Saved data entries:
_____
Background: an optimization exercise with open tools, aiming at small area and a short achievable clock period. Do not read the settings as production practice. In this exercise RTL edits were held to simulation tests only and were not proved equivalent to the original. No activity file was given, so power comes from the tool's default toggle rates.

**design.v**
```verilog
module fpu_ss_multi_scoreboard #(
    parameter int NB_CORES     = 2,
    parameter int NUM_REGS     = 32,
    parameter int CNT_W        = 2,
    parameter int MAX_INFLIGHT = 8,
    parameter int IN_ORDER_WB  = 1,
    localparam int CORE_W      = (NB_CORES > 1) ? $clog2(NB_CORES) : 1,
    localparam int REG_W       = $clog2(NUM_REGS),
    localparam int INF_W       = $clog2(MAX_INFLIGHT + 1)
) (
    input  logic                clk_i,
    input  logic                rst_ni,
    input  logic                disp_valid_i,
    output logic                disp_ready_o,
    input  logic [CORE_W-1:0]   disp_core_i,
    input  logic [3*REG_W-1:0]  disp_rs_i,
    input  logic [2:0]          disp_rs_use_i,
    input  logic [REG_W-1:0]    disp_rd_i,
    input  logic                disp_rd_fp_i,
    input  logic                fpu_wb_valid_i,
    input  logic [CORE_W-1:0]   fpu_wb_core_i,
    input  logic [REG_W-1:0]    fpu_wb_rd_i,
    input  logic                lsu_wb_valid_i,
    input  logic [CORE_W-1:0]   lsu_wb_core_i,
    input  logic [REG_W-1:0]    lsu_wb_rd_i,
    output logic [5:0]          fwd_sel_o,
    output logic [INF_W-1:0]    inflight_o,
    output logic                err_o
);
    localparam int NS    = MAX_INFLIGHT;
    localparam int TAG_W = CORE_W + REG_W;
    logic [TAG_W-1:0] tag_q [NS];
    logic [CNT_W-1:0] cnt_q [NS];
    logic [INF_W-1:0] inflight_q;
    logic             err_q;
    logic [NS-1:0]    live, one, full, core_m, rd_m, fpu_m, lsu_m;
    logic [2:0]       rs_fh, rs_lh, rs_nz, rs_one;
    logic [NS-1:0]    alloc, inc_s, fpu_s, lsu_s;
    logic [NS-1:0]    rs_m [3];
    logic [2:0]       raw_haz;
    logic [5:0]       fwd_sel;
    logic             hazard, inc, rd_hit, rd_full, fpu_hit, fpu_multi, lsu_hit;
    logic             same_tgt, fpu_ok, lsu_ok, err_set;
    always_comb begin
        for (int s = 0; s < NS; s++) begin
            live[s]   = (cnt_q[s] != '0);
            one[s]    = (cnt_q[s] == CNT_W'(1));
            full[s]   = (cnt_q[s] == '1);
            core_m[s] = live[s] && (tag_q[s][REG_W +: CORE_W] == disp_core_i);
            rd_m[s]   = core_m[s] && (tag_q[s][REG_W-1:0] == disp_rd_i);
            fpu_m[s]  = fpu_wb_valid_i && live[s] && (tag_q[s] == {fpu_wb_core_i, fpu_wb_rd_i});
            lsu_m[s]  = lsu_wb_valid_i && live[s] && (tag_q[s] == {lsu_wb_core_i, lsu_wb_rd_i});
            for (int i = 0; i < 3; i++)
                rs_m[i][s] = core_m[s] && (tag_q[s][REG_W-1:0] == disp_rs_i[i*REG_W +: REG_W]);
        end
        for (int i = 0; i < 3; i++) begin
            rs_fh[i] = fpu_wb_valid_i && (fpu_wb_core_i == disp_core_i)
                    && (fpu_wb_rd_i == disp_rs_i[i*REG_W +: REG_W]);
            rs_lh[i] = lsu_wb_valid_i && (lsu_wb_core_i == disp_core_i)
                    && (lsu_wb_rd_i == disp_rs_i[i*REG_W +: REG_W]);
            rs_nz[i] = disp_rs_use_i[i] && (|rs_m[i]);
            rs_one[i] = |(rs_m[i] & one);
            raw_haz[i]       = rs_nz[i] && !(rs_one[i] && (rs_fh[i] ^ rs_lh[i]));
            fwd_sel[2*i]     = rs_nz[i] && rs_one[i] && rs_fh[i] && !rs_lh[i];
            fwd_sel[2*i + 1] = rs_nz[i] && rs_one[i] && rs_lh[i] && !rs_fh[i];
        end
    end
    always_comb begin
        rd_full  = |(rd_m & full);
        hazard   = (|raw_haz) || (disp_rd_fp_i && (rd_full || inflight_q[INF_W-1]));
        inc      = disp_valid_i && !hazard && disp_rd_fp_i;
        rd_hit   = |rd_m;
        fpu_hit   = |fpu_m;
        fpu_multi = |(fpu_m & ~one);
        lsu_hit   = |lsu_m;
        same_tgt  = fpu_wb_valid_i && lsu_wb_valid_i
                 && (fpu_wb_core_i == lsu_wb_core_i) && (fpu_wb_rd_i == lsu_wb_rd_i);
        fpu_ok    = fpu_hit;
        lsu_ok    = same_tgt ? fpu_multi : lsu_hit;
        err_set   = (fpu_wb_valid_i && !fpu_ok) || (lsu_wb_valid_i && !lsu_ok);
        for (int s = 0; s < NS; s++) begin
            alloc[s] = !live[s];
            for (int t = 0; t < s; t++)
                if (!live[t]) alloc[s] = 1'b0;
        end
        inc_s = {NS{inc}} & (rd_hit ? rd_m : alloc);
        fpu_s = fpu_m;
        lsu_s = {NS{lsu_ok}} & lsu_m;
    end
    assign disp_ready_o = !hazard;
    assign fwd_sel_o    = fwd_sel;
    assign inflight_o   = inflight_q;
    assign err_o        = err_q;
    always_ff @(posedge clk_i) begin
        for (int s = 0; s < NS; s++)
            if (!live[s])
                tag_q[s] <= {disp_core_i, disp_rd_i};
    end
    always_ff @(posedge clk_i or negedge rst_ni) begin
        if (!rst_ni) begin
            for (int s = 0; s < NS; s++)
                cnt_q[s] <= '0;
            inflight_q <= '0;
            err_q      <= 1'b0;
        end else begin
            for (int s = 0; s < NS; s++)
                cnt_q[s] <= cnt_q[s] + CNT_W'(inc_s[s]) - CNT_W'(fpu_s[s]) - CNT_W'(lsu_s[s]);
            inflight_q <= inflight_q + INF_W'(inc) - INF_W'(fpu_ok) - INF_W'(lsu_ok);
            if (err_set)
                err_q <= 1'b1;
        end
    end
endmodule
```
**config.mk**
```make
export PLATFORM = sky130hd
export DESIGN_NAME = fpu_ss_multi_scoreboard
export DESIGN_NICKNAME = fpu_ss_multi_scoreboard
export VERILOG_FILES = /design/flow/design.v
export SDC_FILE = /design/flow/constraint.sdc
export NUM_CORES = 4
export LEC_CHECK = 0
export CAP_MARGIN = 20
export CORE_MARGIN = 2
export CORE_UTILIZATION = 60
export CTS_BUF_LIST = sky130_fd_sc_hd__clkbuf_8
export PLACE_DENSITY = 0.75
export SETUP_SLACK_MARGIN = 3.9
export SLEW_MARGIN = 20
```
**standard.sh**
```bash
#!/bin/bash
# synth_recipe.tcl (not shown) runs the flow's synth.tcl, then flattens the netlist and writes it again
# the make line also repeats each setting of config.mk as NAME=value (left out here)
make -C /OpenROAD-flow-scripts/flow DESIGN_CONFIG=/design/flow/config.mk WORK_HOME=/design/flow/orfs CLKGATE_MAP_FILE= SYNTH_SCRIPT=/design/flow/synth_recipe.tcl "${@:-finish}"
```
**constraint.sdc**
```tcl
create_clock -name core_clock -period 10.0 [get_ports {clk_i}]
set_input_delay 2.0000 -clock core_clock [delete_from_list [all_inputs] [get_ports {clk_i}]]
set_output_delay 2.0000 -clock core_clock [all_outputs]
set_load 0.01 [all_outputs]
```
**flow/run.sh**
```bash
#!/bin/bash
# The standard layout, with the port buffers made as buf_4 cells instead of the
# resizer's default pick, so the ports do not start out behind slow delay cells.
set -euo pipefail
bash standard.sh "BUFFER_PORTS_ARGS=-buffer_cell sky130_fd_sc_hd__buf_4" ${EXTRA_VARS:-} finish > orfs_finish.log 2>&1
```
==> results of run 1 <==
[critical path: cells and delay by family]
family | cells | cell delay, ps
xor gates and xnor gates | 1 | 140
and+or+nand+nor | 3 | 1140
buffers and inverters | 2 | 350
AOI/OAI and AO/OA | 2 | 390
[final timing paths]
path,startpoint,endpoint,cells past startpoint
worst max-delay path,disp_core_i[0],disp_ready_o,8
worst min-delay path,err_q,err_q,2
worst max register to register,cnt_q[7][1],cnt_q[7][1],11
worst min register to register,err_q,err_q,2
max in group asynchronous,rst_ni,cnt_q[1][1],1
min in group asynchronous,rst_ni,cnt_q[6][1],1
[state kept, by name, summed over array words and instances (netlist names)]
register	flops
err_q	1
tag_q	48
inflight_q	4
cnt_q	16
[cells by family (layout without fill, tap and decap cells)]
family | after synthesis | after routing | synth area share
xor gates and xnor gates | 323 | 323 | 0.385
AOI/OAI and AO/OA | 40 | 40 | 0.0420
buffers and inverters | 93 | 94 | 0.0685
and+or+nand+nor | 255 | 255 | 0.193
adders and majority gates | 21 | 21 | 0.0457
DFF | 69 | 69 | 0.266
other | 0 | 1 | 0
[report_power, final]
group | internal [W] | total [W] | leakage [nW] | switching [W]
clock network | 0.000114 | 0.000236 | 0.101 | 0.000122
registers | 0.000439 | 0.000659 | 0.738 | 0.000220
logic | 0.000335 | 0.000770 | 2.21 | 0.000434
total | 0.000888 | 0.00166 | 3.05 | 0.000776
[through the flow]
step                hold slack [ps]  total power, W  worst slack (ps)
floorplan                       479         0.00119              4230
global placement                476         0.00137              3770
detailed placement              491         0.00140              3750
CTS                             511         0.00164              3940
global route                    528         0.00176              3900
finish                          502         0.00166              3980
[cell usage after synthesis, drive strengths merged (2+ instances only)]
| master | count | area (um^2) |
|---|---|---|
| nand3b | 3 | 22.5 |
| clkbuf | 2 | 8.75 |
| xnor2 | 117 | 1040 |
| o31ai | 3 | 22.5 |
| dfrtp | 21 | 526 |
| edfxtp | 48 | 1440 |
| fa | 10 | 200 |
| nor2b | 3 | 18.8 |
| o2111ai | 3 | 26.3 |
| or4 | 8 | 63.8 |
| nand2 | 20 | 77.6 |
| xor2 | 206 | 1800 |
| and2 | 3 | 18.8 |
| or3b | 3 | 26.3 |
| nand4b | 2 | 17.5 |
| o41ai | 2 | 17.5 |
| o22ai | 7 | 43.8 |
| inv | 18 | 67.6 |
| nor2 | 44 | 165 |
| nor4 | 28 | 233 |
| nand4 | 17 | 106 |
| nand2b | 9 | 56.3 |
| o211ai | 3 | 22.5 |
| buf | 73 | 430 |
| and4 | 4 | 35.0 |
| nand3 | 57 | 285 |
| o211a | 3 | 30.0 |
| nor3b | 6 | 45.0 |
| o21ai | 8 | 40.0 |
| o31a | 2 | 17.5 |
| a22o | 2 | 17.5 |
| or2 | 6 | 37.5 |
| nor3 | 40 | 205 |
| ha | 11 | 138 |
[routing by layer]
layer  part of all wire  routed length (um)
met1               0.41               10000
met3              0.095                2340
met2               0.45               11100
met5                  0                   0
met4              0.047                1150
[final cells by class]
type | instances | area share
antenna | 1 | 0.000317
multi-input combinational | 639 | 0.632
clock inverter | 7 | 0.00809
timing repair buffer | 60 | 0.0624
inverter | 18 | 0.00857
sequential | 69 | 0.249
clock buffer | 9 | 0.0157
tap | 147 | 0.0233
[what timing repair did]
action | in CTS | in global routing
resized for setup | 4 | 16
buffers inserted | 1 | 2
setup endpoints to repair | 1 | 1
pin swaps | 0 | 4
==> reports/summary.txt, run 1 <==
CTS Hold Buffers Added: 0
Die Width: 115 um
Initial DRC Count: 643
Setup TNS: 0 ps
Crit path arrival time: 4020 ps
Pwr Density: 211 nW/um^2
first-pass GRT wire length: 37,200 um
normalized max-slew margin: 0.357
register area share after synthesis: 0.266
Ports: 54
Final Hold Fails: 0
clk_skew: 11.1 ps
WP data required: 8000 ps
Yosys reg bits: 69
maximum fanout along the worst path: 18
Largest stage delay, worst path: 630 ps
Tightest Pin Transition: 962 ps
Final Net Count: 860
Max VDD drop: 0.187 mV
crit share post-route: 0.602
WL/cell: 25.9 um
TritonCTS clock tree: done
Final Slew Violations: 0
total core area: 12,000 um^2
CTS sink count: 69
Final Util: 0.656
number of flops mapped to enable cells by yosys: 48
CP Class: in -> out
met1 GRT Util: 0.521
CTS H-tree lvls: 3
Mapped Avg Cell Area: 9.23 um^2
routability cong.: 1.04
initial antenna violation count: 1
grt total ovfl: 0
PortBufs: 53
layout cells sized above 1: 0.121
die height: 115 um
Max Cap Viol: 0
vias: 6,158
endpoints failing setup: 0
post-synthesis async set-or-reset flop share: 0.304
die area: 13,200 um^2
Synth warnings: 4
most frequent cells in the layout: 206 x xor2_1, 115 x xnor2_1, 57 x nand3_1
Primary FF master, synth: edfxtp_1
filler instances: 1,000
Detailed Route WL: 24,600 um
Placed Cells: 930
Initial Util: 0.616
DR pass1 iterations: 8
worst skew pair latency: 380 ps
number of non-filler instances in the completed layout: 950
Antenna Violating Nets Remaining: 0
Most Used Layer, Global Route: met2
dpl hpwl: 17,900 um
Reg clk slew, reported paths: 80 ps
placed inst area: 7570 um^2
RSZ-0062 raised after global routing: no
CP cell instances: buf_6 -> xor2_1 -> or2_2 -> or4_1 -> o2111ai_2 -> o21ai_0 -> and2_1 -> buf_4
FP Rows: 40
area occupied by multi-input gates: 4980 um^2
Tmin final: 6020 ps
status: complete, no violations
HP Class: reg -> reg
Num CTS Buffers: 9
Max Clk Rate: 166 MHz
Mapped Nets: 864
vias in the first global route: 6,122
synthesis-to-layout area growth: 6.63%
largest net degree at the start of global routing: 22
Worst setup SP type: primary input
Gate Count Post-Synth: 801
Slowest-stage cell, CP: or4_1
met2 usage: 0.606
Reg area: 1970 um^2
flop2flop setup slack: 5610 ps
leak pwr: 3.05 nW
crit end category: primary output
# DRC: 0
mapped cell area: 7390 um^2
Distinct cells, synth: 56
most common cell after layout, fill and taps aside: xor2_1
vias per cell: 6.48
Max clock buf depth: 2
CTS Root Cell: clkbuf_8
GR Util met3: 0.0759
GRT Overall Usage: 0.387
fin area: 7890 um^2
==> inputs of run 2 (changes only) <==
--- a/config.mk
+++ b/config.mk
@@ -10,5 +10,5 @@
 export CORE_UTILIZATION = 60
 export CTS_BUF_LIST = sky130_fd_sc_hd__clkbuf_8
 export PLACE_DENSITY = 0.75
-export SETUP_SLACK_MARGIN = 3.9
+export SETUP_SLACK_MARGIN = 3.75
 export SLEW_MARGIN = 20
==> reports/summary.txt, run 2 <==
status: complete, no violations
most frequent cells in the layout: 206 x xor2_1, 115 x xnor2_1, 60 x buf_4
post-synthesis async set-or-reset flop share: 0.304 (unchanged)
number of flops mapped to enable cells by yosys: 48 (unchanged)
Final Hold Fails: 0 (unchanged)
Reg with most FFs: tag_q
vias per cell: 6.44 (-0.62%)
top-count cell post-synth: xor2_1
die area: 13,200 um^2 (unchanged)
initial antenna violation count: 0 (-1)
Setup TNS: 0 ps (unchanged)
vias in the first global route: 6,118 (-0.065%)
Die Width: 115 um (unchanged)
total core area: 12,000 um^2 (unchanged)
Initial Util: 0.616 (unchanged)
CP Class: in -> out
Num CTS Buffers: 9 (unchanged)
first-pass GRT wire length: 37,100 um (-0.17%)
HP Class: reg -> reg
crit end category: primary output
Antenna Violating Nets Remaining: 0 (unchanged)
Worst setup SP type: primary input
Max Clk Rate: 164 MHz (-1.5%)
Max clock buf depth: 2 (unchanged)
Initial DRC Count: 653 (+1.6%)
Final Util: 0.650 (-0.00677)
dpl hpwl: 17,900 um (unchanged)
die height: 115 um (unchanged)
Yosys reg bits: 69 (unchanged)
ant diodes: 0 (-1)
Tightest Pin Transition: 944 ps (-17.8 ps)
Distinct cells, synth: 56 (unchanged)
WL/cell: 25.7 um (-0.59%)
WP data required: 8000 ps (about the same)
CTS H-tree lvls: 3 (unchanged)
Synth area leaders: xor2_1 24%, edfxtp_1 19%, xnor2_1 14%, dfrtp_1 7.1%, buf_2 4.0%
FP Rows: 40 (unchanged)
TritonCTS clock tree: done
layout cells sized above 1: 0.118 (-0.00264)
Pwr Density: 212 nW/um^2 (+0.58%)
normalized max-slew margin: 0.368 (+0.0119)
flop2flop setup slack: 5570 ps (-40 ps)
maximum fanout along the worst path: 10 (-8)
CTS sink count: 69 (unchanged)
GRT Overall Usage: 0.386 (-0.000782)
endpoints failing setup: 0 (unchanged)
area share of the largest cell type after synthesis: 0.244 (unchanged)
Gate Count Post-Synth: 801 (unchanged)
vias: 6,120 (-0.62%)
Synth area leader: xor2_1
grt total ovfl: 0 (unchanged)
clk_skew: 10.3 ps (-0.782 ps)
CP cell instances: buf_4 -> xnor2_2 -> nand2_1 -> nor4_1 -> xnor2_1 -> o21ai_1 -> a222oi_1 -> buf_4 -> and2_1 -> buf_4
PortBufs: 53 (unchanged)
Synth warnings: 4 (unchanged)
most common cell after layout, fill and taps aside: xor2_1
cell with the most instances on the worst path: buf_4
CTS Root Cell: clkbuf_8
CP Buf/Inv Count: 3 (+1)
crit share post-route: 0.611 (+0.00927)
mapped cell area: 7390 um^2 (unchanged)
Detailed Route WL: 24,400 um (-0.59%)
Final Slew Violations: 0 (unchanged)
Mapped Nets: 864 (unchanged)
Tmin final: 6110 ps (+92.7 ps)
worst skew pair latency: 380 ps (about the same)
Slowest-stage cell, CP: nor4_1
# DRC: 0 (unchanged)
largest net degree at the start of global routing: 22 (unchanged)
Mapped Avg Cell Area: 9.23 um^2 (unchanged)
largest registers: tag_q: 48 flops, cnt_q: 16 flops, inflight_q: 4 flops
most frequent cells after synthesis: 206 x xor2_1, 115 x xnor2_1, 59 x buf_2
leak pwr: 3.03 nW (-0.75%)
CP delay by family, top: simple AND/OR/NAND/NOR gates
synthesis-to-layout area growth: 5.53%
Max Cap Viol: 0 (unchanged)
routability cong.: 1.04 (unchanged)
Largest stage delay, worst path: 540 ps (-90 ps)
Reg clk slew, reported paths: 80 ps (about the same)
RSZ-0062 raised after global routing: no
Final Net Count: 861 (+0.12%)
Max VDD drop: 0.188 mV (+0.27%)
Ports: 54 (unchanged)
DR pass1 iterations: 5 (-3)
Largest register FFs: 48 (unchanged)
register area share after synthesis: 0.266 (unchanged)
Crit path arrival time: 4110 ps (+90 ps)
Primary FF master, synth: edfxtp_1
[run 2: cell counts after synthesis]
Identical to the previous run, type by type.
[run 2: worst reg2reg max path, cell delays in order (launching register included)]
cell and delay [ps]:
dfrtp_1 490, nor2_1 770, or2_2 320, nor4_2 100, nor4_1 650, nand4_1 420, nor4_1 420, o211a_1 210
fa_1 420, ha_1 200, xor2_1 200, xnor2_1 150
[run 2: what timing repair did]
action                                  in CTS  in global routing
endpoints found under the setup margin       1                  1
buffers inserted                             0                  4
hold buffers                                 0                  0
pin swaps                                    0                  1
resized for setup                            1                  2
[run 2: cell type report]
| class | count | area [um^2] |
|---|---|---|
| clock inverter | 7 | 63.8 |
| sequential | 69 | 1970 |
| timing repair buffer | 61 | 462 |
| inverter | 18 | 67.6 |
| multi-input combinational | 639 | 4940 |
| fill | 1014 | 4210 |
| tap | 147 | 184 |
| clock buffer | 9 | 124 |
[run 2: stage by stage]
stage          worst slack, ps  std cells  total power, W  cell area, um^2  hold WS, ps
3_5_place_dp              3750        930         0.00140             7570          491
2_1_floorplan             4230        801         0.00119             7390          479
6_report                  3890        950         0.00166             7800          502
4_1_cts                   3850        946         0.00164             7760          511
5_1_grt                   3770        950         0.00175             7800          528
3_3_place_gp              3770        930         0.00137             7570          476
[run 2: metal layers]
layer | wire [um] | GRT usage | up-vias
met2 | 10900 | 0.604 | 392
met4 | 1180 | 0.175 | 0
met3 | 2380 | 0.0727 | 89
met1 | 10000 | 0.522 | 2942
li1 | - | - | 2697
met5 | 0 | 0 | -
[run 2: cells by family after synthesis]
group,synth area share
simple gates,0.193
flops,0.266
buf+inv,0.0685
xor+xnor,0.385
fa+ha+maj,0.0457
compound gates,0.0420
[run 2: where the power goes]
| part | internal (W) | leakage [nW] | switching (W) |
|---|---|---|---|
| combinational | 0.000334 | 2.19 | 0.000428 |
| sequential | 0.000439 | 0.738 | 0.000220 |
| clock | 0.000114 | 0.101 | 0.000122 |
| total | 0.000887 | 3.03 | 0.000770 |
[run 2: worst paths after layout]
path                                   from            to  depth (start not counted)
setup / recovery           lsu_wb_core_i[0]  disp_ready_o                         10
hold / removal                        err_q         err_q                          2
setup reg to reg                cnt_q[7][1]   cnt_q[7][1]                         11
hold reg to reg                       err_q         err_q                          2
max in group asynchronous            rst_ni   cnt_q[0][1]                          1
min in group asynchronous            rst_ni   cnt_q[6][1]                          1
_____
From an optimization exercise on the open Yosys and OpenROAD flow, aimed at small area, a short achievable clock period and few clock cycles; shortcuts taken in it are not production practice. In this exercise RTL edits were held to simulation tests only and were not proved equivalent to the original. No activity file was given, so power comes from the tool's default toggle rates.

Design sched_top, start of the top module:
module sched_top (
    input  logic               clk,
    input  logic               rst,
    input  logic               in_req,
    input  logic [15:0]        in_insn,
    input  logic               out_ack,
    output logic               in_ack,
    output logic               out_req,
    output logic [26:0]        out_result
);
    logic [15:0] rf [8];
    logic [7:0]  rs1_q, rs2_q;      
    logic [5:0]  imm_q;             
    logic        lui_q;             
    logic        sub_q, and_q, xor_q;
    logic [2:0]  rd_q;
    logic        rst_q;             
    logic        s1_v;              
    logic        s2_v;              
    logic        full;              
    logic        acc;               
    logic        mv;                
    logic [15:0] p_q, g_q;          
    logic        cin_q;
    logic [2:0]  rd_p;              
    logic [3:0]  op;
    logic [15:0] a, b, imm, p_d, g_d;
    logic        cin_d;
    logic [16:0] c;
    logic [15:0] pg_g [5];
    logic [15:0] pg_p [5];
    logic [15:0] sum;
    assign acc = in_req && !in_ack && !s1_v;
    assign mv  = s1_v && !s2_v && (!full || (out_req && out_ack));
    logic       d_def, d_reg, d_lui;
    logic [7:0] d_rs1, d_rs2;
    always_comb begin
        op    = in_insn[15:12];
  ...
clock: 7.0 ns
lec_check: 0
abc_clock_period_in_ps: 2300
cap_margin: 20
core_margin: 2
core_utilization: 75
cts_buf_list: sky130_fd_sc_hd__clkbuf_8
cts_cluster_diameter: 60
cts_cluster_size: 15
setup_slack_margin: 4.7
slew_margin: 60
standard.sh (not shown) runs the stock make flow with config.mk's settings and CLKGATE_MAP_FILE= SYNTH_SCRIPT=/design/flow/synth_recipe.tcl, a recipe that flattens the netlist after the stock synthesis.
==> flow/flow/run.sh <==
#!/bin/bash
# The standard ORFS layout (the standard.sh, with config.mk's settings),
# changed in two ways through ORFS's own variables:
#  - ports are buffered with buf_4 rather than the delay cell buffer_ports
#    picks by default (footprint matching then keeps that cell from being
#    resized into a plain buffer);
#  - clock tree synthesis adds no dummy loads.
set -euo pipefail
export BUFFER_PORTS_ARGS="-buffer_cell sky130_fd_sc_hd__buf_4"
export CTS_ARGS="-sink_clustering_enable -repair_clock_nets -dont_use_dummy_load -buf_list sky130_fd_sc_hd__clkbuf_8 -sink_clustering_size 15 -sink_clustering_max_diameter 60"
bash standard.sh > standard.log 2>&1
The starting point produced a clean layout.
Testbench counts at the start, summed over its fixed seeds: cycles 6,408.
_____
Work instructions: Give back, exactly as written, the stretch from the line with "CTS Hold Buffers Added: 0" through the line with "crit share post-route: 0.602", and no other lines from the records above.

Expected answer:
CTS Hold Buffers Added: 0
Die Width: 115 um
Initial DRC Count: 643
Setup TNS: 0 ps
Crit path arrival time: 4020 ps
Pwr Density: 211 nW/um^2
first-pass GRT wire length: 37,200 um
normalized max-slew margin: 0.357
register area share after synthesis: 0.266
Ports: 54
Final Hold Fails: 0
clk_skew: 11.1 ps
WP data required: 8000 ps
Yosys reg bits: 69
maximum fanout along the worst path: 18
Largest stage delay, worst path: 630 ps
Tightest Pin Transition: 962 ps
Final Net Count: 860
Max VDD drop: 0.187 mV
crit share post-route: 0.602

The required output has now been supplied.